Many voice AI platforms advertise multi-region deployment but route inference, fine-tuning, or evaluation through a single region. UK and EU buyers should ask, in writing: where is each of speech-to-text, language-model inference, text-to-speech, and recording storage physically processed and stored, for every call. "Available in EU" is not the same as "runs in EU end-to-end."

A voice AI announcement is not automatically a recording disclosure. Many jurisdictions require both — that the caller is informed they are speaking with an automated system and, separately, that the call is recorded. Conflating the two is the most common consent failure surfaced by post-deployment audits.

Model-provider data handling

The single highest-leverage clause to negotiate is whether the underlying model provider retains, logs, or trains on the audio, transcripts, or tool-call payloads. Default settings on hosted model APIs frequently allow some form of retention; enterprise tenancies typically do not. The voice AI platform usually controls this — but only if the buyer asks.

The questions that catch over-claims

Three questions consistently expose marketing gaps: show me a data-flow diagram for one complete call including every third party; show me where PCI-relevant data is masked, and what proves it; show me the retention and deletion policy for audio, transcript, and tool-call logs separately. If any of those answers is verbal-only, the deployment is not approvable.

The compliance gates that decide vendor shortlists in BFSI and healthcare

Three gate criteria reliably decide which vendors make it past a regulated buyer's first round.
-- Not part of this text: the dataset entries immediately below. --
### src/rtl/pinirq_ctrl.sv
module pinirq_ctrl #(
  parameter int W  = 32,
  parameter int AW = 8
) (
  input  logic          clk,
  input  logic          rst_n,
  input  logic [W-1:0]  pin_vec,
  input  logic [AW-1:0] bus_addr,
  input  logic          bus_wr,
  input  logic [W-1:0]  bus_wdata,
  output logic [W-1:0]  bus_rdata,
  output logic          irq_out
);
  localparam logic [AW-1:0] A_EN   = AW'(8'h30);
  localparam logic [AW-1:0] A_MASK = AW'(8'h34);
  localparam logic [AW-1:0] A_TYPE = AW'(8'h38);
  localparam logic [AW-1:0] A_POL  = AW'(8'h3C);
  localparam logic [AW-1:0] A_STAT = AW'(8'h40);
  localparam logic [AW-1:0] A_RAW  = AW'(8'h44);
  localparam logic [AW-1:0] A_DEB  = AW'(8'h48);
  localparam logic [AW-1:0] A_EOI  = AW'(8'h4C);

  logic [W-1:0] en_q, mask_q, type_q, pol_q, deb_q;
  logic [W-1:0] raw_q, prev_q;
  logic         irq_q;

  logic [W-1:0] clr, edge_evt, lvl_cond, raw_d, stat;

  assign clr      = (bus_wr && bus_addr == A_EOI) ? bus_wdata : '0;
  assign edge_evt = (pin_vec ^ prev_q) & type_q;
  assign lvl_cond = (pin_vec ^ pol_q) & ~type_q;
  assign raw_d    = lvl_cond | (type_q & ((raw_q & ~clr) | edge_evt));
  assign stat     = raw_q & mask_q;
  assign irq_out  = irq_q;

  always_ff @(posedge clk or negedge rst_n) begin
    if (!rst_n) begin
      en_q   <= '0;
      mask_q <= '0;
      type_q <= '0;
      pol_q  <= '0;
      deb_q  <= '0;
    end else if (bus_wr) begin
      case (bus_addr)
        A_EN:    en_q   <= bus_wdata;
        A_MASK:  mask_q <= bus_wdata;
        A_TYPE:  type_q <= bus_wdata;
        A_POL:   pol_q  <= bus_wdata;
        A_DEB:   deb_q  <= bus_wdata;
        default: ;
      endcase
    end
  end

  always_ff @(posedge clk or negedge rst_n) begin
    if (!rst_n) begin
      raw_q  <= '0;
      prev_q <= '0;
      irq_q  <= 1'b0;
    end else begin
      raw_q  <= raw_d;
      prev_q <= pin_vec;
      irq_q  <= |stat;
    end
  end

  always_comb begin
    case (bus_addr)
      A_EN:    bus_rdata = en_q;
      A_MASK:  bus_rdata = mask_q;
      A_TYPE:  bus_rdata = type_q;
      A_POL:   bus_rdata = pol_q;
      A_STAT:  bus_rdata = stat;
      A_RAW:   bus_rdata = raw_q;
      A_DEB:   bus_rdata = deb_q;
      default: bus_rdata = '0;
    endcase
  end
endmodule

### config.mk
export PLATFORM = sky130hd
export DESIGN_NAME = pinirq_ctrl
export DESIGN_NICKNAME = d
export VERILOG_FILES = /design/src/rtl/pinirq_ctrl.sv
export SDC_FILE = /design/constraint.sdc
export NUM_CORES = 1
export LEC_CHECK = 0
export ABC_AREA = 1
export CORE_MARGIN = 10
export CORE_UTILIZATION = 40
export DETAILED_ROUTE_END_ITERATION = 12
export PLACE_DENSITY = 0.63
export SLEW_MARGIN = 20
export SYNTH_ARGS = -nofsm -noshare
export SYNTH_HDL_FRONTEND = slang
export SYNTH_SLANG_ARGS = --single-unit
### constraint.sdc
create_clock -name clk -period 4.65 [get_ports clk]
set_clock_uncertainty 0.1 [all_clocks]
set_input_delay 1.1625 -clock clk [delete_from_list [all_inputs] [get_ports clk]]
set_output_delay 1.1625 -clock clk [all_outputs]
set_load 0.05 [all_outputs]
-- Word-level counts from Yosys, hierarchy flattened
Index checks and enable logic that the tools add are counted.
- register bits: 225
- output and inout port bits: 33
- logic and storage cells: 36
- equality and inequality tests: 8
- mux-type cells: 2
- bitwise gates (word level): 11
- reduce and logical (&&, ||, !) cells: 7
- operator list (kind ; number):
    32-bit case mux with 7 select lines ; 1
    32-bit bitwise AND ; 5
    32-bit NOT ; 2
    32-bit bitwise OR ; 2
    32-bit XOR ; 2
    8-bit by 6-bit == test with 1-bit output, second input constant ; 4
    8-bit by 7-bit == test with 1-bit output, second input constant ; 4
    32-bit two-way mux ; 1
    32-bit OR reduction ; 1
    2-bit AND reduction ; 5
    1-bit logical AND ; 1

-- Logic depth before layout (Yosys ltp)
- word-level depth: 8
- mapped depth: 9
- gate-level depth less buffers: 8

-- Worst setup path before layout
Ideal clock, no wire load.
- kind: in2out
- start: in bus_addr[1]
- end: out bus_rdata[10]
- arrival: 2.401 ns
- required time: 3.388 ns
- path slack: 0.987 ns
- cell stages on the path: 8
- path buffers: 1
- path through: nor2_2 nand3_1 nor2_2 clkbuf_1 nand2_1 nand2_1 nor2_1 nand2_1
- longest elaborated chain between the ends: 2
- RTL lines (what ; RTL line ; source):
    from (decl) ; 8 ; input logic [AW-1:0] bus_addr,
    8-bit by 7-bit == test with 1-bit output / 8-bit by 6-bit == test with 1-bit output (equally long branches) ; 68 ; case (bus_addr)
    32-bit case mux with 7 select lines * ; 68 ;
    to (decl) ; 11 ; output logic [W-1:0] bus_rdata,
Mark *: on every way between the ends. The rest lies on a longest branch, timed or not.

-- Worst setup path in the final report
- start: in bus_addr[6]
- end: out bus_rdata[15]
Same word-level chain as after synthesis.

==> metrics.cfg <==
[final_layout]
instances_no_fill=1867
final_util_pct=50.5
fin_area_sq_um=13600
diodes=0
area_delta_synth_final_pct=24.5
drive_gt1_share_pct=6.95
final_nets=1584

[detailed_routing]
ant_nets=0
first_pass_iters=5
dr.first_iter.drc_count=633
drc_errors=0
num_vias=9425
wl_per_cell_um=16.1
wl_um=30100
detail_route.vias_per_cell=5.05

[sta]
slew_viol_final=0
worst_slew_pin_slew_ns=0.791
fmax_mhz=237
grt_setup_unrepaired=false
finalCritPeriodShare_pct=90.7
setup_viol=0
tns_ns=0
fin_crit_ns=4.22
slew_headroom_pct=47.3
hold_violations=0

[clock_network]
cts.path.max_buffers=3
cts_root_buf=clkbuf_16
numClockSinks=225
clock_insertion_delay_worst_skew_ns=0.53
cts_max_level=1
post-cts-setup-buffers=0
hold_buffers=0
numCtsBuffers=26
tritoncts=built
cts-resized-gates=0
clkSlewWorstSetupHoldPaths_ns=0.06

[die]
initial_utilization_pct=40.6
io_pins=108
die_w_um=185
dieArea_sq_um=34300
die_height_um=185
core_area_sq_um=26900
num_rows=60

[global_route]
grt_max_degree=102
grt_pass1_wl_um=48400
grt_antenna_before_repair=0
grt_use_total_pct=17.6
grt_pass1_vias=9108
grt_overflow=0

[synthesis]
yosysUniqueCellTypes=21
yosysWarnings=0
yosys_register_bits=225
synth_area_sq_um=10900
ys_top_cells_by_area=dfrtp_1 (52%), nand2_1 (17%), o21ai_0 (5.4%)
synth_nets=1495
syn_inst=1420
yosysTopAreaCellShare_pct=51.6
ys_seq_area_share_pct=51.6
synth_largest_area_cell=dfrtp_1
syn_avg_cell_area_sq_um=7.68

[critical_path]
cp_max_fo=64
worstSetupStartpointType=primary input
endpoint_kind=output port
critPathRequiredTime_ns=3.39
critPathKind=in -> out
worstPathArrival_ns=2.95

[place]
port_buffers=107
placed_area_sq_um=12700
dp.cells=1822
globalplace.congestion=0.797
hpwl_um=18700

[power]
p_int_w=0.00350
p_clk_share_pct=45.1
power_density_nw_per_um2=340
p_sw_share_pct=24.1
sequentialPowerShare_pct=47.0
leakage_nw=6.61
pwr-share-comb_pct=7.9
p_switching_w=0.00111
vdd_drop_max_v=0.000258

[status]
status=complete, no violations

[flow_run]
cap_violations=0

[hold_path]
hold_class=reg -> reg

==> worst max-delay path, cell delays in order <==
cell and delay, ns:
clkdlybuf4s50_1 0.55, inv_1 0.06, nor2_1 0.12, nand2_1 0.11, inv_2 0.08, buf_12 0.29, nand3_1 0.13, nand2_1 0.07
nor2_1 0.04, nand2_1 0.17, buf_12 0.17
==> power groups by stage <==
stage | clock network, W | logic (W) | registers [W]
2_1_floorplan | 0 | 0.000175 | 0.00219
3_3_place_gp | 0 | 0.000360 | 0.00220
3_5_place_dp | 0 | 0.000370 | 0.00220
4_1_cts | 0.00212 | 0.000372 | 0.00217
5_1_grt | 0.00220 | 0.000419 | 0.00218
6_report | 0.00208 | 0.000365 | 0.00217
==> through the flow <==
stage | setup WS, ns | hold WS (ns) | total power [W]
after detailed placement | 0.458 | 0.373 | 0.00257
after CTS | 0.448 | 0.388 | 0.00466
after global placement | 0.448 | 0.366 | 0.00256
after floorplan | 0.987 | 0.352 | 0.00236
after global routing | 0.295 | 0.403 | 0.00480
final | 0.433 | 0.383 | 0.00461
==> synth_stat cells (all sizes together) <==
| cell | count |
|---|---|
| clkbuf | 41 |
| nand3 | 71 |
| xor2 | 32 |
| or2 | 1 |
| nand2 | 487 |
| nor3 | 1 |
| a21oi | 64 |
| nor2 | 141 |
| o21ai | 192 |
| inv | 99 |
| and3 | 1 |
| nand4 | 9 |
| nand3b | 31 |
| dfrtp | 225 |
| buf | 25 |
==> per-layer routing <==
metal | global-route usage [%] | routed length, um
met1 | 22.6 | 13400
met2 | 29.6 | 14300
met3 | 3.15 | 1720
met4 | 4.88 | 674
met5 | 0 | 0
==> layout by cell type (no fill, tap or decap), types with 2 or more instances in the layout <==
cell and instances:
nand3_1 69, buf_12 40, o21ai_1 74, nand3_2 2, dfrtp_1 225, clkbuf_16 27, nand3b_1 31, xor2_1 32
clkinv_2 2, nor2_1 134, clkbuf_8 7, buf_4 12, nand2_2 2, a21oi_1 64, nand4_1 9, bufinv_16 2
nand2_1 485, inv_1 98, clkbuf_1 6, o21ai_0 118, clkdlybuf4s50_1 74, nor2_2 6
==> final timing paths <==
path	startpoint	endpoint	slack, ns	depth (start not counted)
worst max register to register	raw_q[6]$_DFF_PN0_	irq_out$_DFF_PN0_	3.44	4
worst min register to register	deb_q[26]$_DFFE_PN0P_	deb_q[26]$_DFFE_PN0P_	0.38	2
max in group asynchronous	rst_n	type_q[0]$_DFFE_PN0P_	2.93	2
worst max-delay path	bus_addr[6]	bus_rdata[15]	0.43	11
min in group asynchronous	rst_n	prev_q[6]$_DFF_PN0_	0.58	1
worst min-delay path	deb_q[26]$_DFFE_PN0P_	deb_q[26]$_DFFE_PN0P_	0.38	2
==> area by class of cell <==
cell class	instances	area, sq um
repair buffers	127	1650
well taps	341	427
fillers	2615	13300
clock inverters	5	78.8
flip-flops and latches	225	5630
clock buffers	40	795
inverters	99	372
multi-input cells	1030	4630
==> cells by family (layout without fill, tap and decap cells) <==
kind of cell	Yosys count	count (layout)	synth area share, %
XOR/XNOR	32	32	2.57
buffers and inverters	165	271	6.00
AND/OR/NAND/NOR	742	742	28.0
flip-flops	225	225	51.6
AO/OA/AOI/OAI	256	256	11.8
==> sequential cells by signal (all words and copies together) (netlist names) <==
signal	count
pol_q	32
mask_q	32
irq_out	1
prev_q	32
en_q	32
type_q	32
deb_q	32
raw_q	32
(Power assumes the default switching activity.)
`src/rtl/skipseq_pkg.sv`:
```
`timescale 1ns/1ps
package skipseq_pkg;

    localparam int BYTE_W = 8;
    localparam int LEN_W  = 2;

    typedef logic [BYTE_W-1:0] byte_t;
    typedef logic [LEN_W-1:0]  len_t;

    localparam byte_t PREFIX_OPC = 8'hBD;
    localparam len_t  LEN_ONE    = len_t'(1);
    localparam len_t  LEN_TWO    = len_t'(2);
    localparam len_t  LEN_THREE  = len_t'(3);

    typedef enum logic [2:0] {
        K_PLAIN   = 3'd0,
        K_TEST    = 3'd1,
        K_DECSKIP = 3'd2,
        K_RETSKIP = 3'd3,
        K_PREFIX  = 3'd4
    } kind_e;

    typedef struct packed {
        len_t  len;
        kind_e kind;
    } dec_t;

    typedef struct packed {
        logic  valid;
        byte_t data;
        logic  first;
        logic  last;
        logic  squash;
        logic  prefix;
        logic  ovr_v;
        byte_t ovr_addr;
    } out_rec_t;

    // Length and flow class of an opcode byte; first matching arm wins.
    function automatic dec_t decode_op(input byte_t op);
        dec_t d;
        d.len  = LEN_ONE;
        d.kind = K_PLAIN;
        casez (op)
            8'b0010_????,
            8'b0011_????: d.len = LEN_TWO;
            8'b0100_????: d.kind = K_TEST;
            8'h60:        begin d.len = LEN_TWO; d.kind = K_TEST; end
            8'h61:        d.len = LEN_TWO;
            8'b0111_0???: d.kind = K_TEST;
            8'h82, 8'h83,
            8'h88, 8'h89: d.kind = K_TEST;
            8'h8D:        d.kind = K_RETSKIP;
            8'h92, 8'h93,
            8'h99:        begin d.len = LEN_TWO; d.kind = K_TEST; end
            8'b1001_????: d.len = LEN_TWO;
            8'hA9:        begin d.len = LEN_THREE; d.kind = K_TEST; end
            8'hAC, 8'hAD,
            8'hBC:        d.len = LEN_THREE;
            8'hB9:        d.kind = K_TEST;
            PREFIX_OPC:   begin d.len = LEN_TWO; d.kind = K_PREFIX; end
            8'b1100_????: d.kind = K_DECSKIP;
            8'b1101_????: d.len = LEN_TWO;
            default:      ;
        endcase
        return d;
    endfunction

    // Whether a completed, non-squashed instruction skips its successor.
    function automatic logic skip_verdict(input kind_e k, input logic cond);
        case (k)
            K_TEST:    return !cond;
            K_DECSKIP: return cond;
            K_RETSKIP: return 1'b1;
            default:   return 1'b0;
        endcase
    endfunction

endpackage

```
`src/rtl/skipseq_framer.sv`:
```
`timescale 1ns/1ps
module skipseq_framer
    import skipseq_pkg::*;
(
    input  logic  clk,
    input  logic  rst,
    input  logic  in_valid,
    input  byte_t in_byte,
    output logic  is_start,
    output logic  is_end,
    output kind_e kind
);
    dec_t  dec_now;
    len_t  rem_q;
    kind_e kind_q;

    always_comb dec_now = decode_op(in_byte);

    // rem_q counts operand bytes still owed by the current instruction.
    assign is_start = (rem_q == '0);
    assign is_end   = is_start ? (dec_now.len == LEN_ONE) : (rem_q == LEN_ONE);
    assign kind     = is_start ? dec_now.kind : kind_q;

    always_ff @(posedge clk) begin
        if (rst) begin
            rem_q  <= '0;
            kind_q <= K_PLAIN;
        end else if (in_valid) begin
            if (is_start) begin
                rem_q  <= dec_now.len - LEN_ONE;
                kind_q <= dec_now.kind;
            end else begin
                rem_q  <= rem_q - LEN_ONE;
            end
        end
    end

    p_tail_bounded_r1: assert property (@(posedge clk) disable iff (rst)
        (in_valid && !is_start) |-> (rem_q <= LEN_TWO));

    p_tail_steps_r1: assert property (@(posedge clk) disable iff (rst)
        (in_valid && !is_start && !is_end) |=> (rem_q == LEN_ONE));

    p_hold_on_idle_r12: assert property (@(posedge clk) disable iff (rst)
        !in_valid |=> $stable(rem_q));

endmodule

```
`src/rtl/skipseq_skip.sv`:
```
`timescale 1ns/1ps
module skipseq_skip
    import skipseq_pkg::*;
(
    input  logic  clk,
    input  logic  rst,
    input  logic  in_valid,
    input  logic  is_start,
    input  logic  is_end,
    input  kind_e kind,
    input  logic  cond_met,
    output logic  squash
);
    logic skip_q;   // the next instruction must be squashed
    logic pair_q;   // a squashed prefix drags its successor along
    logic sq_q;     // squash state of the instruction in flight
    logic squash_new;

    assign squash_new = skip_q | pair_q;
    assign squash     = is_start ? squash_new : sq_q;

    always_ff @(posedge clk) begin
        if (rst) begin
            skip_q <= 1'b0;
            pair_q <= 1'b0;
            sq_q   <= 1'b0;
        end else if (in_valid) begin
            if (is_start) begin
                sq_q   <= squash_new;
                pair_q <= squash_new && (kind == K_PREFIX);
                if (squash_new) skip_q <= 1'b0;
            end
            if (is_end && !squash) begin
                skip_q <= skip_verdict(kind, cond_met);
            end
        end
    end

    p_pair_from_prefix_r10: assert property (@(posedge clk) disable iff (rst)
        $rose(pair_q) |-> $past(in_valid && is_start && kind == K_PREFIX));

    p_pend_exclusive_r10: assert property (@(posedge clk) disable iff (rst)
        !(skip_q && pair_q));

    p_squashed_no_verdict_r6: assert property (@(posedge clk) disable iff (rst)
        (in_valid && is_end && squash && !is_start) |=> !skip_q);

endmodule

```
`src/rtl/skipseq_ovr.sv`:
```
`timescale 1ns/1ps
module skipseq_ovr
    import skipseq_pkg::*;
(
    input  logic  clk,
    input  logic  rst,
    input  logic  in_valid,
    input  logic  is_start,
    input  logic  is_end,
    input  kind_e kind,
    input  logic  squash,
    input  byte_t in_byte,
    output logic  ovr_v,
    output byte_t ovr_addr
);
    logic  arm_q;        // an override waits for the next instruction
    byte_t arm_addr_q;
    logic  act_q;        // override applies to the instruction in flight
    byte_t act_addr_q;
    logic  take_now;

    assign take_now = arm_q && (kind != K_PREFIX) && !squash;
    assign ovr_v    = is_start ? take_now : act_q;
    assign ovr_addr = ovr_v ? (is_start ? arm_addr_q : act_addr_q) : '0;

    always_ff @(posedge clk) begin
        if (rst) begin
            arm_q      <= 1'b0;
            arm_addr_q <= '0;
            act_q      <= 1'b0;
            act_addr_q <= '0;
        end else if (in_valid) begin
            if (is_start) begin
                act_q      <= take_now;
                act_addr_q <= arm_addr_q;
                if (kind != K_PREFIX) arm_q <= 1'b0;
            end
            if ((kind == K_PREFIX) && is_end && !squash) begin
                arm_q      <= 1'b1;
                arm_addr_q <= in_byte;
            end
        end
    end

    p_arm_from_prefix_r7: assert property (@(posedge clk) disable iff (rst)
        $rose(arm_q) |-> $past(in_valid && kind == K_PREFIX && !squash));

    p_single_use_r8: assert property (@(posedge clk) disable iff (rst)
        (in_valid && is_start && kind != K_PREFIX) |=> !arm_q);

endmodule

```
`src/rtl/skip_prefix_seq.sv`:
```
`timescale 1ns/1ps
module skip_prefix_seq
    import skipseq_pkg::*;
(
    input  logic       clk,
    input  logic       rst,
    input  logic       fb_valid,
    input  logic [7:0] fb_byte,
    input  logic       cond_met,
    output logic       ob_valid,
    output logic [7:0] ob_byte,
    output logic       ob_first,
    output logic       ob_last,
    output logic       ob_squash,
    output logic       ob_prefix,
    output logic       ovr_valid,
    output logic [7:0] ovr_addr
);
    logic     is_start, is_end, squash, ov_v;
    kind_e    kind;
    byte_t    ov_addr;
    out_rec_t rec_q;

    skipseq_framer u_framer (
        .clk      (clk),
        .rst      (rst),
        .in_valid (fb_valid),
        .in_byte  (fb_byte),
        .is_start (is_start),
        .is_end   (is_end),
        .kind     (kind)
    );

    skipseq_skip u_skip (
        .clk      (clk),
        .rst      (rst),
        .in_valid (fb_valid),
        .is_start (is_start),
        .is_end   (is_end),
        .kind     (kind),
        .cond_met (cond_met),
        .squash   (squash)
    );

    skipseq_ovr u_ovr (
        .clk      (clk),
        .rst      (rst),
        .in_valid (fb_valid),
        .is_start (is_start),
        .is_end   (is_end),
        .kind     (kind),
        .squash   (squash),
        .in_byte  (fb_byte),
        .ovr_v    (ov_v),
        .ovr_addr (ov_addr)
    );

    always_ff @(posedge clk) begin
        if (rst) begin
            rec_q <= '0;
        end else begin
            rec_q.valid    <= fb_valid;
            rec_q.data     <= fb_byte;
            rec_q.first    <= is_start;
            rec_q.last     <= is_end;
            rec_q.squash   <= squash;
            rec_q.prefix   <= (kind == K_PREFIX);
            rec_q.ovr_v    <= ov_v;
            rec_q.ovr_addr <= ov_addr;
        end
    end

    assign ob_valid  = rec_q.valid;
    assign ob_byte   = rec_q.data;
    assign ob_first  = rec_q.first;
    assign ob_last   = rec_q.last;
    assign ob_squash = rec_q.squash;
    assign ob_prefix = rec_q.prefix;
    assign ovr_valid = rec_q.ovr_v;
    assign ovr_addr  = rec_q.ovr_addr;

    // Output-side history used only by the assertions below.
    logic  hist_closed, hist_sq, hist_ov;
    byte_t hist_addr;
    always_ff @(posedge clk) begin
        if (rst) begin
            hist_closed <= 1'b1;
            hist_sq     <= 1'b0;
            hist_ov     <= 1'b0;
            hist_addr   <= '0;
        end else if (ob_valid) begin
            hist_closed <= ob_last;
            hist_sq     <= ob_squash;
            hist_ov     <= ovr_valid;
            hist_addr   <= ovr_addr;
        end
    end

    p_frame_order_r1: assert property (@(posedge clk) disable iff (rst)
        (ob_valid && ob_first) |-> hist_closed);

    p_whole_squash_r6: assert property (@(posedge clk) disable iff (rst)
        (ob_valid && !ob_first) |-> (ob_squash == hist_sq));

    p_ovr_steady_r7: assert property (@(posedge clk) disable iff (rst)
        (ob_valid && !ob_first) |-> (ovr_valid == hist_ov && ovr_addr == hist_addr));

    p_prefix_bare_r7: assert property (@(posedge clk) disable iff (rst)
        (ob_valid && ob_prefix) |-> !ovr_valid);

endmodule

```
They are not weighted dimensions; failing any one removes the vendor from consideration.

  • Data residency that matches the regulatory jurisdiction, demonstrable per call
  • Recording and consent handling that survives an audit, including jurisdictional variation
  • DPIA (Data Protection Impact Assessment) and DPA (Data Processing Agreement) support that the procurement and legal teams can sign without exception

PII handling on the voice path — the patterns that work

Voice AI handles more sensitive data per turn than almost any other enterprise system. Three patterns recur in defensible implementations.

  • Tokenisation at the speech-to-text boundary — sensitive fields are extracted and replaced with tokens before the transcript hits the language model
  • Redaction at the storage boundary — transcripts retained for review have sensitive fields removed at write time, not retrospectively
  • Just-in-time decryption for the language model — sensitive data is decrypted in the context of a single turn and not retained in conversation state

PCI on the voice path

Payment card data on a voice call is the most-regulated piece of data the system will handle. The defensible pattern is a dedicated capture surface — DTMF-based card entry routed through a separate, PCI-scoped path — rather than allowing card numbers into the speech-to-text stream at all. Some platforms now support voice-based card capture with full PCI scope reduction; verifying the QSA-attested implementation in detail is non-negotiable before going live.

Call recording is the operational backbone of voice AI — without it, the conversation owner has nothing to review and the regulator has nothing to audit. The implementation needs to respect three constraints simultaneously: jurisdictional consent requirements (one-party in some jurisdictions, two-party in others), the right to erasure under GDPR and UK GDPR, and the retention requirements set by sector regulators. A single global recording rule rarely satisfies all three.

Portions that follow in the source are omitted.